Five Little Pumpkins, sitting on a gate…
Five Little Pumpkins is a classic elementary music song/poem and so much fun! If you haven’t heard or used this poem you can find resources here. I use this with my K-1 kids and add a few extra things to reinforce some concepts. Here’s my process:
1) The kids learn the poem with me as an echo activity. We take a while to learn this since so many of my little ones are ESL folks and need the extra repetition. We talk about it and make it a story. Why are they saying those things? Are witches real? Should they be worried? Then we add little, simple motions to go with each pumpkin’s words.
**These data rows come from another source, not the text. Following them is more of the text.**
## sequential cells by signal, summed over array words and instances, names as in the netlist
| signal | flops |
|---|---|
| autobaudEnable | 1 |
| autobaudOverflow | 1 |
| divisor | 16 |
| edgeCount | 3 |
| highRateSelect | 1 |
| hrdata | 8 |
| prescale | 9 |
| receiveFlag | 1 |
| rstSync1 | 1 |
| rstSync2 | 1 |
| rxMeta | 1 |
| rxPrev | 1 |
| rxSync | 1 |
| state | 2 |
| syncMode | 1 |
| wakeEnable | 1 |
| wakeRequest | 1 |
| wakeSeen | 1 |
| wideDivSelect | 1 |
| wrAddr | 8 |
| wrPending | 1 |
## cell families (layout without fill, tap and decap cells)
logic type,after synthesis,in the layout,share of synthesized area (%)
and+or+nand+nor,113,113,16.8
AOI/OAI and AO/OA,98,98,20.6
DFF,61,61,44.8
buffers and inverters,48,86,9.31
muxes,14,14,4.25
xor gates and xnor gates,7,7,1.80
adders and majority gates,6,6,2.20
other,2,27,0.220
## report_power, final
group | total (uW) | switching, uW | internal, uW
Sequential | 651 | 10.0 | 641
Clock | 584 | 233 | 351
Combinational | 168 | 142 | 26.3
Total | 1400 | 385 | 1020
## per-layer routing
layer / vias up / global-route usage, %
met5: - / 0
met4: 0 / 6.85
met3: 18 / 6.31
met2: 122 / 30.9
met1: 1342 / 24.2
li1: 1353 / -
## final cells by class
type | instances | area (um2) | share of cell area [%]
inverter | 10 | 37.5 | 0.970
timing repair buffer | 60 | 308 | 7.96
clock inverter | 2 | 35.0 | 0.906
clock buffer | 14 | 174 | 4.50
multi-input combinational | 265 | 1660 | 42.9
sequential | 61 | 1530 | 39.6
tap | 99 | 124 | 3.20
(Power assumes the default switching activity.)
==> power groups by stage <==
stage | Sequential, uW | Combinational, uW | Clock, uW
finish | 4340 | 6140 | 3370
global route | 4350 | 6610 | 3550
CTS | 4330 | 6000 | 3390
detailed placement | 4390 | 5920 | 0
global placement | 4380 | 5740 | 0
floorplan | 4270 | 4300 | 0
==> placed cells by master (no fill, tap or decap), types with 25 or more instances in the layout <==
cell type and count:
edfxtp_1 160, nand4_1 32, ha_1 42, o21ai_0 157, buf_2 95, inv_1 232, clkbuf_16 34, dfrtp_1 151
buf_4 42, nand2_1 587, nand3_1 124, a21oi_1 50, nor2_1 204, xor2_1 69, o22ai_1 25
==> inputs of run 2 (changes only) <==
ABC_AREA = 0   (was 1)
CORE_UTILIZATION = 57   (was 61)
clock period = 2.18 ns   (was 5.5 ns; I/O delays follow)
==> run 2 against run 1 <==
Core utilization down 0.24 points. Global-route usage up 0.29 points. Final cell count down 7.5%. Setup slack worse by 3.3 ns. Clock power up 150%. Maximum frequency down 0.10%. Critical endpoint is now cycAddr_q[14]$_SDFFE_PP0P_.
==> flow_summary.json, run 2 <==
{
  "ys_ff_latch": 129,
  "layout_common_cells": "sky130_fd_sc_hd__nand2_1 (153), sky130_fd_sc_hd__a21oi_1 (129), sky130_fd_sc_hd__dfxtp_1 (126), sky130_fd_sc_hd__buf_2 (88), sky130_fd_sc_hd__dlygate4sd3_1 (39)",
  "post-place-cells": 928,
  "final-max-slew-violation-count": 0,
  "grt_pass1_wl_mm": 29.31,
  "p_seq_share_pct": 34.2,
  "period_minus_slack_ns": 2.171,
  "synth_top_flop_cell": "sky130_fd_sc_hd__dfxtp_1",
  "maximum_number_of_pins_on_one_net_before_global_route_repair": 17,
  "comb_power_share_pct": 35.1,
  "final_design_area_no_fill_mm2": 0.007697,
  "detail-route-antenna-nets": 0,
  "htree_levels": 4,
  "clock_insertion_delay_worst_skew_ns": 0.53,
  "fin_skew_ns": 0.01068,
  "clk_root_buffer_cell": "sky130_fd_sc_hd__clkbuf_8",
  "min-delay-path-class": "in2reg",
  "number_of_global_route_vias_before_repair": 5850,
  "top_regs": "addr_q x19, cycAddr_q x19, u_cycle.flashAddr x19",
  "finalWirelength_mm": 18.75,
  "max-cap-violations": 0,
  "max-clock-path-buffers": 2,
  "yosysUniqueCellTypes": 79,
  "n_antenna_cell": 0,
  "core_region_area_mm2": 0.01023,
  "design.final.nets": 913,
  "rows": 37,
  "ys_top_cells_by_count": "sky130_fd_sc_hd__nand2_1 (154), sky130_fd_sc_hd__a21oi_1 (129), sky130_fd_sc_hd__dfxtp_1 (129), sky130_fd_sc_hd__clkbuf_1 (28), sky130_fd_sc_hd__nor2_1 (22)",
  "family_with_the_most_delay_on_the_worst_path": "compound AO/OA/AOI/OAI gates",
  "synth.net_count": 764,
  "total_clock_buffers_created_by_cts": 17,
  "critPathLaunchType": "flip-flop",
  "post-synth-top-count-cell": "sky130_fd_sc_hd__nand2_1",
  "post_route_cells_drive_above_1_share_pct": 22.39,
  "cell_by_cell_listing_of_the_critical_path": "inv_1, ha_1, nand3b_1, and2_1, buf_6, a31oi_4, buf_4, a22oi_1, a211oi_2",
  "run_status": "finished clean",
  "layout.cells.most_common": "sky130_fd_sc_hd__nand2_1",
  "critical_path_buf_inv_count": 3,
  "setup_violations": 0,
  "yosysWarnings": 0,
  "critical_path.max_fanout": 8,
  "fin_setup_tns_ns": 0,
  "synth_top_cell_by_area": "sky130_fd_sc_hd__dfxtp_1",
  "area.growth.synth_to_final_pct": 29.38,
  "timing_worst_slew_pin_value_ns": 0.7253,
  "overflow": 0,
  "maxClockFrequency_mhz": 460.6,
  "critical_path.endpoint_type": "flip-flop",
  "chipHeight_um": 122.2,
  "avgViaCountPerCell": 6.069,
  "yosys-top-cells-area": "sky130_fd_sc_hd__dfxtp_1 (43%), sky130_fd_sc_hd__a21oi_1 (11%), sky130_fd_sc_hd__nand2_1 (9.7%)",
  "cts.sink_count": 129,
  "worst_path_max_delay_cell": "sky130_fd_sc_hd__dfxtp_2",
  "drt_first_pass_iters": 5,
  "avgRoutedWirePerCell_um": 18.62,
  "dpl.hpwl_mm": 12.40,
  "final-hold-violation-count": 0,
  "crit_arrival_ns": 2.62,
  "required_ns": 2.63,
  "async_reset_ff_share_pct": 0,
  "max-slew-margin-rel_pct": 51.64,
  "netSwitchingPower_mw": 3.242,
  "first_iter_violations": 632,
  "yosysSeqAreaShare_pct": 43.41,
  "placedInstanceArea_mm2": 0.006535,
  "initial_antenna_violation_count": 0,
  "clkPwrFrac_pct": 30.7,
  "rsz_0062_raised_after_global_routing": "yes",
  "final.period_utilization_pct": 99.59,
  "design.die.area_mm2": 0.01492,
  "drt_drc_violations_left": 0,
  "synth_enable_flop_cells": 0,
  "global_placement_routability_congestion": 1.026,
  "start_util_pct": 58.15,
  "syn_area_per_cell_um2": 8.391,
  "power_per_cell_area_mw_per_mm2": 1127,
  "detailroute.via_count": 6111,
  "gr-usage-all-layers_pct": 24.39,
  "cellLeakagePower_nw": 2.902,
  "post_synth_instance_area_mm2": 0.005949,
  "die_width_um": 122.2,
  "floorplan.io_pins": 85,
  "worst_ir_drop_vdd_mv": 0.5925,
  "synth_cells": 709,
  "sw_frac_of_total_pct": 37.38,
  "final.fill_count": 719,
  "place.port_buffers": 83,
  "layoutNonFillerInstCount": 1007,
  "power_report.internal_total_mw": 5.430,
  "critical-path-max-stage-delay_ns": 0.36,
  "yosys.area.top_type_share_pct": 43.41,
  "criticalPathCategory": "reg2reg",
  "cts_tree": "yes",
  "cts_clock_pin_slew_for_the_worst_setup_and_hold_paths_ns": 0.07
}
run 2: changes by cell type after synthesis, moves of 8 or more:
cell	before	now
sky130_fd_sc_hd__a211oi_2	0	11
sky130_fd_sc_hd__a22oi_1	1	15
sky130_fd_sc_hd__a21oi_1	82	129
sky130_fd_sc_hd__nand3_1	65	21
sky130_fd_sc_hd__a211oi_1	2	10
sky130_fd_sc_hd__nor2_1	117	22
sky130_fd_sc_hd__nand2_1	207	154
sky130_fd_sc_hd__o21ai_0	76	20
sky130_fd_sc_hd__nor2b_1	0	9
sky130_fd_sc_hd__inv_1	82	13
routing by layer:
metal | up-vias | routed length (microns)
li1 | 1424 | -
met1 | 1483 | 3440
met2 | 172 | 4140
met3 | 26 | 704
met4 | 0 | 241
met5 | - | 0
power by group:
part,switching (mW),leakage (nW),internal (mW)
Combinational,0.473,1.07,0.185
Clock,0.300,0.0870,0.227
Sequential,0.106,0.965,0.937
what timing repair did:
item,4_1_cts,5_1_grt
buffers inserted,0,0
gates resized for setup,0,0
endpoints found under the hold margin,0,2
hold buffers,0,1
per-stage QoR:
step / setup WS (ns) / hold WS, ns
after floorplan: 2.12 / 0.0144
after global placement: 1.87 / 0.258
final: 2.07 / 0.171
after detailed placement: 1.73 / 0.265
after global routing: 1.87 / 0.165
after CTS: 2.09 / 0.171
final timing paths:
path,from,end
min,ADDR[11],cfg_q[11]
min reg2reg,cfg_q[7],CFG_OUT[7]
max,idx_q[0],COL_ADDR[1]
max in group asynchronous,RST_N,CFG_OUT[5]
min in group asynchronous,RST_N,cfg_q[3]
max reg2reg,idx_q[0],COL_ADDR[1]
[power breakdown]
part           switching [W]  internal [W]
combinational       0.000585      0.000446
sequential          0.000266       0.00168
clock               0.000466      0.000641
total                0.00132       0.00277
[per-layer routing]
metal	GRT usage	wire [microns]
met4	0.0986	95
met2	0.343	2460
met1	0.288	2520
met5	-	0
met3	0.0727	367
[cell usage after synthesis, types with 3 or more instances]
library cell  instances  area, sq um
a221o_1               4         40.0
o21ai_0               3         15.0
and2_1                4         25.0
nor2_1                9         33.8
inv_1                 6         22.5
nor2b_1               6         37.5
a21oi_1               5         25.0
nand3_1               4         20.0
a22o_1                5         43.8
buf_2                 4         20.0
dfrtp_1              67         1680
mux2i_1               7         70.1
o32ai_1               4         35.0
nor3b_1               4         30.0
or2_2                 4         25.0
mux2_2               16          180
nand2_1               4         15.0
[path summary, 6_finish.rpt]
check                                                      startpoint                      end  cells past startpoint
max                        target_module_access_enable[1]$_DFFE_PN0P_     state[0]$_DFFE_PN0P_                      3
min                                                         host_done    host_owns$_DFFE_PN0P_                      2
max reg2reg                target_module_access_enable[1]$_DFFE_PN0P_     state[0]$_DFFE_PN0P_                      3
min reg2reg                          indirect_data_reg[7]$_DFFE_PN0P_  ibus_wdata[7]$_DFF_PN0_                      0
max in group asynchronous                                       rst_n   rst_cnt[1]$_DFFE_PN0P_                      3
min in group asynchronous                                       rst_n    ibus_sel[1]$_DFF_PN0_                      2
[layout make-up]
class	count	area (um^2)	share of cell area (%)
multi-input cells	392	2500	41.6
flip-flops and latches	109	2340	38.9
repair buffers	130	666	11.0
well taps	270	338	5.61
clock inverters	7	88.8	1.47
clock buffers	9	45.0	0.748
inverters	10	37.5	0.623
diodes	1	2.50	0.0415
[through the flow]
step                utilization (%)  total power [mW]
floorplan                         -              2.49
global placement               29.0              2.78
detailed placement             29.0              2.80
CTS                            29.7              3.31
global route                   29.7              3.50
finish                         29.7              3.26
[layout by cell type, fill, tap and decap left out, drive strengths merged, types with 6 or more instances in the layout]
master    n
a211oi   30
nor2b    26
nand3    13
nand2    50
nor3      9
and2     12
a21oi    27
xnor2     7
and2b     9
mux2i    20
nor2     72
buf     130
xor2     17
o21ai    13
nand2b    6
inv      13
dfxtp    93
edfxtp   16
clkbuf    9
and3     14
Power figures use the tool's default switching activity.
[src/logic/mrsf_reset_ctrl.sv]
// reset source combiner, start-up timer and reset flags with an axi4-lite slave
// assumes one 100 MHz clock; pin and supply inputs synchronous; options are static straps
// Operation
// - pin low while running resets program counter to zero, restart there.
// - shared pin acts as reset only when the reset option selects it.
// - low supply causes reset only when it lasts beyond the minimum time.
// - low supply reset enable and trip level come from options, not registers.
// - watchdog timeout when running acts like pin reset, plus timeout flag.
// - watchdog timeout in power-down clears only counter and stack pointer.
// - pin reset at power-on leaves both flags at zero.
// - pin wake from power-down clears both flags.
// - pin or low supply reset while running clears both flags.
// - watchdog timeout while running sets timeout flag, keeps power-down flag.
// - watchdog timeout in power-down sets both flags.
// - after power-on all interrupt sources are disabled.
// - after power-on the watchdog counter clears and counts at once.
// - after power-on timers are off and prescaler is cleared.
// - after power-on ports are inputs, data and direction all ones.
// - after power-on stack pointer addresses top of stack.
// - start-up timer delay follows reset release before execution.
//
// The AXI4-Lite interface to the registers and the register addresses are this design's own decisions.
`timescale 1ns/1ps
`include "mrsf_defines.svh"
module mrsf_reset_ctrl #(
    parameter int SST_CYC = `MRSF_SST_CYC,
    parameter int LVR_CYC = `MRSF_LVR_MIN_CYC,
    parameter int WDT_WIDTH = `MRSF_WDT_WIDTH,
    parameter int PORT_WIDTH = 8
) (
    input wire logic clock,
    input wire logic reset_n,
    input wire logic ext_reset_pin,
    input wire logic opt_pin_is_reset,
    input wire logic opt_low_supply_reset_en,
    input wire logic [1:0] opt_supply_trip_level,
    input wire logic [3:0] supply_below_level,
    output logic shared_port_pin_in,
    output logic core_reset,
    output logic core_run,
    output logic pc_clear,
    output logic sp_clear,
    output logic intr_disable,
    output logic timer_off,
    output logic [PORT_WIDTH-1:0] port_data_init,
    output logic [PORT_WIDTH-1:0] port_dir_init,
    output logic watchdog_timeout_flag,
    output logic powerdown_flag,
    output logic [WDT_WIDTH-1:0] watchdog_counter,
    output logic irq,
    input wire logic [7:0] s_axi_awaddr,
    input wire logic s_axi_awvalid,
    output logic s_axi_awready,
    input wire logic [31:0] s_axi_wdata,
    input wire logic [3:0] s_axi_wstrb,
    input wire logic s_axi_wvalid,
    output logic s_axi_wready,
    output logic [1:0] s_axi_bresp,
    output logic s_axi_bvalid,
    input wire logic s_axi_bready,
    input wire logic [7:0] s_axi_araddr,
    input wire logic s_axi_arvalid,
    output logic s_axi_arready,
    output logic [31:0] s_axi_rdata,
    output logic [1:0] s_axi_rresp,
    output logic s_axi_rvalid,
    input wire logic s_axi_rready
);
    mrsf_pkg::mrsf_state_t state_reg;
    logic [31:0] sst_cnt_reg;
    logic [31:0] lvr_cnt_reg;
    logic [WDT_WIDTH-1:0] wdt_reg;
    logic to_reg;
    logic pdf_reg;
    logic pd_wake_reg;
    logic [3:0] irq_stat_reg;
    logic [3:0] irq_mask_reg;
    logic pin_low;
    logic supply_low;
    logic lvr_trip;
    logic wdt_trip;
    logic full_reset;
    logic [3:0] events;
    logic aw_held_reg;
    logic w_held_reg;
    logic [7:0] awaddr_reg;
    logic [31:0] wdata_reg;
    logic [3:0] wstrb_reg;
    logic wr_fire;
    logic rd_stat_clear;
    logic kick;
    logic pd_req;
    logic wdt_force;

    assign pin_low = opt_pin_is_reset & ~ext_reset_pin;
    assign shared_port_pin_in = opt_pin_is_reset ? 1'b1 : ext_reset_pin;
    assign supply_low = supply_below_level[opt_supply_trip_level];

    // dip filter: only a low that outlasts the minimum time trips
    always_ff @(posedge clock or negedge reset_n) begin
        if (!reset_n) begin
            lvr_cnt_reg <= 32'h00000000;
        end else if (!(opt_low_supply_reset_en && supply_low)) begin
            lvr_cnt_reg <= 32'h00000000;
        end else if (lvr_cnt_reg <= LVR_CYC) begin
            lvr_cnt_reg <= lvr_cnt_reg + 32'h00000001;
        end
    end
    assign lvr_trip = lvr_cnt_reg > LVR_CYC;

    assign wdt_trip = (&wdt_reg) | wdt_force;
    assign full_reset = pin_low | lvr_trip |
        (wdt_trip && state_reg == mrsf_pkg::MRSF_ST_RUN);

    // the sequencer keeps the core held until the start-up timer runs out
    always_ff @(posedge clock or negedge reset_n) begin
        if (!reset_n) begin
            state_reg <= mrsf_pkg::MRSF_ST_HOLD;
            sst_cnt_reg <= 32'h00000000;
        end else if (full_reset) begin
            state_reg <= mrsf_pkg::MRSF_ST_HOLD;
            sst_cnt_reg <= 32'h00000000;
        end else begin
            case (state_reg)
                mrsf_pkg::MRSF_ST_HOLD: begin
                    state_reg <= mrsf_pkg::MRSF_ST_START;
                    sst_cnt_reg <= 32'h00000000;
                end
                mrsf_pkg::MRSF_ST_START: begin
                    if (sst_cnt_reg >= SST_CYC - 1) begin
                        state_reg <= mrsf_pkg::MRSF_ST_RUN;
                    end else begin
                        sst_cnt_reg <= sst_cnt_reg + 32'h00000001;
                    end
                end
                mrsf_pkg::MRSF_ST_RUN: begin
                    if (pd_req) begin
                        state_reg <= mrsf_pkg::MRSF_ST_PDOWN;
                    end
                end
                mrsf_pkg::MRSF_ST_PDOWN: begin
                    if (wdt_trip) begin
                        // partial wake-up, still waits out the start-up timer
                        state_reg <= mrsf_pkg::MRSF_ST_START;
                        sst_cnt_reg <= 32'h00000000;
                    end
                end
                default: begin
                    state_reg <= mrsf_pkg::MRSF_ST_HOLD;
                end
            endcase
        end
    end

    // the power-down flag survives a running watchdog reset, so it cannot tell a
    // partial wake from a full reset; this bit remembers which start-up is under way
    always_ff @(posedge clock or negedge reset_n) begin
        if (!reset_n) begin
            pd_wake_reg <= 1'b0;
        end else if (full_reset) begin
            pd_wake_reg <= 1'b0;
        end else if (wdt_trip && state_reg == mrsf_pkg::MRSF_ST_PDOWN) begin
            pd_wake_reg <= 1'b1;
        end else if (state_reg == mrsf_pkg::MRSF_ST_RUN) begin
            pd_wake_reg <= 1'b0;
        end
    end

    assign core_reset = state_reg == mrsf_pkg::MRSF_ST_HOLD ||
        (state_reg == mrsf_pkg::MRSF_ST_START && !pd_wake_reg);
    assign core_run = state_reg == mrsf_pkg::MRSF_ST_RUN;
    assign pc_clear = state_reg != mrsf_pkg::MRSF_ST_RUN &&
        state_reg != mrsf_pkg::MRSF_ST_PDOWN;
    assign sp_clear = pc_clear;
    assign intr_disable = core_reset;
    assign timer_off = core_reset;
    assign port_data_init = core_reset ? {PORT_WIDTH{1'b1}} : {PORT_WIDTH{1'b0}};
    assign port_dir_init = port_data_init;

    // watchdog: cleared by any full reset, counts right after it
    always_ff @(posedge clock or negedge reset_n) begin
        if (!reset_n) begin
            wdt_reg <= '0;
        end else if (full_reset || state_reg == mrsf_pkg::MRSF_ST_HOLD || kick) begin
            wdt_reg <= '0;
        end else if (wdt_trip) begin
            wdt_reg <= '0;
        end else begin
            wdt_reg <= wdt_reg + 1'b1;
        end
    end
    assign watchdog_counter = wdt_reg;

    // flags: pin and supply win over the watchdog; the watchdog wins over power-down and kick
    always_ff @(posedge clock or negedge reset_n) begin
        if (!reset_n) begin
            to_reg <= 1'b0;
            pdf_reg <= 1'b0;
        end else if (pin_low || lvr_trip) begin
            to_reg <= 1'b0;
            pdf_reg <= 1'b0;
        end else if (wdt_trip && state_reg == mrsf_pkg::MRSF_ST_PDOWN) begin
            to_reg <= 1'b1;
            pdf_reg <= 1'b1;
        end else if (wdt_trip && state_reg == mrsf_pkg::MRSF_ST_RUN) begin
            to_reg <= 1'b1;
        end else if (pd_req && state_reg == mrsf_pkg::MRSF_ST_RUN) begin
            pdf_reg <= 1'b1;
            to_reg <= 1'b0;
        end else if (kick) begin
            to_reg <= 1'b0;
            pdf_reg <= 1'b0;
        end
    end
    assign watchdog_timeout_flag = to_reg;
    assign powerdown_flag = pdf_reg;

    assign events[`MRSF_EV_PIN] = pin_low;
    assign events[`MRSF_EV_LVR] = lvr_trip;
    assign events[`MRSF_EV_WDT] = wdt_trip && state_reg == mrsf_pkg::MRSF_ST_RUN;
    assign events[`MRSF_EV_WDT_PD] = wdt_trip && state_reg == mrsf_pkg::MRSF_ST_PDOWN;

    // a set in the same cycle as the clearing read survives
    always_ff @(posedge clock or negedge reset_n) begin
        if (!reset_n) begin
            irq_stat_reg <= 4'h0;
        end else begin
            irq_stat_reg <= (rd_stat_clear ? 4'h0 : irq_stat_reg) | events;
        end
    end
    assign irq = |(irq_stat_reg & irq_mask_reg);

    // axi4-lite write: address and data taken in either order
    assign s_axi_awready = !aw_held_reg && !s_axi_bvalid;
    assign s_axi_wready = !w_held_reg && !s_axi_bvalid;
    assign wr_fire = aw_held_reg && w_held_reg && !s_axi_bvalid;
    always_ff @(posedge clock or negedge reset_n) begin
        if (!reset_n) begin
            aw_held_reg <= 1'b0;
            w_held_reg <= 1'b0;
            awaddr_reg <= 8'h00;
            wdata_reg <= 32'h00000000;
            wstrb_reg <= 4'h0;
            s_axi_bvalid <= 1'b0;
        end else begin
            if (s_axi_awvalid && s_axi_awready) begin
                aw_held_reg <= 1'b1;
                awaddr_reg <= s_axi_awaddr;
            end
            if (s_axi_wvalid && s_axi_wready) begin
                w_held_reg <= 1'b1;
                wdata_reg <= s_axi_wdata;
                wstrb_reg <= s_axi_wstrb;
            end
            if (wr_fire) begin
                aw_held_reg <= 1'b0;
                w_held_reg <= 1'b0;
                s_axi_bvalid <= 1'b1;
            end else if (s_axi_bready) begin
                s_axi_bvalid <= 1'b0;
            end
        end
    end
    assign s_axi_bresp = 2'b00;

    // control bits act as one-cycle strobes; mask is a plain register
    assign kick = wr_fire && awaddr_reg == `MRSF_ADDR_CTRL && wstrb_reg[0] &&
        wdata_reg[`MRSF_CTRL_WDT_KICK];
    assign pd_req = wr_fire && awaddr_reg == `MRSF_ADDR_CTRL && wstrb_reg[0] &&
        wdata_reg[`MRSF_CTRL_PDOWN];
    assign wdt_force = wr_fire && awaddr_reg == `MRSF_ADDR_CTRL && wstrb_reg[0] &&
        wdata_reg[`MRSF_CTRL_WDT_FORCE];
    always_ff @(posedge clock or negedge reset_n) begin
        if (!reset_n) begin
            irq_mask_reg <= 4'h0;
        end else if (wr_fire && awaddr_reg == `MRSF_ADDR_IRQ_MASK && wstrb_reg[0]) begin
            irq_mask_reg <= wdata_reg[3:0];
        end
    end

    // axi4-lite read: one cycle after the address is taken
    assign s_axi_arready = !s_axi_rvalid;
    assign rd_stat_clear = s_axi_arvalid && s_axi_arready &&
        s_axi_araddr == `MRSF_ADDR_IRQ_STAT;
    always_ff @(posedge clock or negedge reset_n) begin
        if (!reset_n) begin
            s_axi_rvalid <= 1'b0;
            s_axi_rdata <= 32'h00000000;
            s_axi_rresp <= 2'b00;
        end else if (s_axi_arvalid && s_axi_arready) begin
            s_axi_rvalid <= 1'b1;
            s_axi_rresp <= 2'b00;
            case (s_axi_araddr)
                `MRSF_ADDR_CTRL: s_axi_rdata <= 32'h00000000;
                `MRSF_ADDR_STAT: s_axi_rdata <= {29'h00000000, core_run, pdf_reg, to_reg};
                `MRSF_ADDR_IRQ_STAT: s_axi_rdata <= {28'h0000000, irq_stat_reg};
                `MRSF_ADDR_IRQ_MASK: s_axi_rdata <= {28'h0000000, irq_mask_reg};
                default: begin
                    s_axi_rdata <= 32'h00000000;
                    s_axi_rresp <= 2'b10;
                end
            endcase
        end else if (s_axi_rready) begin
            s_axi_rvalid <= 1'b0;
        end
    end
endmodule : mrsf_reset_ctrl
2) We learn this with five pumpkin icons on my magnet/white board so that the kids can visualize the five little pumpkins. Once they get the order and rhythm I move the pumpkins when they say their line so that the kids visualize one pumpkin with a little action for each. This is really fun because it’s next to my orange pumpkin lamp (a normal paper lamp that I put orange light bulbs in for October). When we get to “WWWWWWHHHHH went the wind and OUT went the lights” I click the lightswitch with my foot and the kids freak about the light going out when we said “out went the lights.” It’s fun and they usually get the trick, but it’s a lot of fun for me to introduce that mystery.
3) When the students are ready for the next variation of this poem I pull out some foam pumpkin cut-outs that I got at Target a few years back. I pull out five pumpkins and give them out “to students who are sitting correctly, speaking the poem, following along…” (basically to reinforce behavior while we do the activity). Then those students go and sit on the “gate” which is really just a piece of rope, but I tell the students to pretend that it’s a gate.
4) When we get to each little pumpkin’s words I pull out the hand-held microphone that’s connected with my classroom’s audio system (though I’ve done this quite a few times before with a blow up, fake microphone) and each student gets to say their words as a SOLO! It’s super fun for each kid to get to hear their voice and helps us cement that singing/speaking by ourselves is fun and not scary. Then when we get to the last line “five little pumpkins rolled out of sight,” the kid actually roll from one rope to another, which they get a real kick out of.
It’s a fun activity and easy to teach, add on, manipulate, and extend.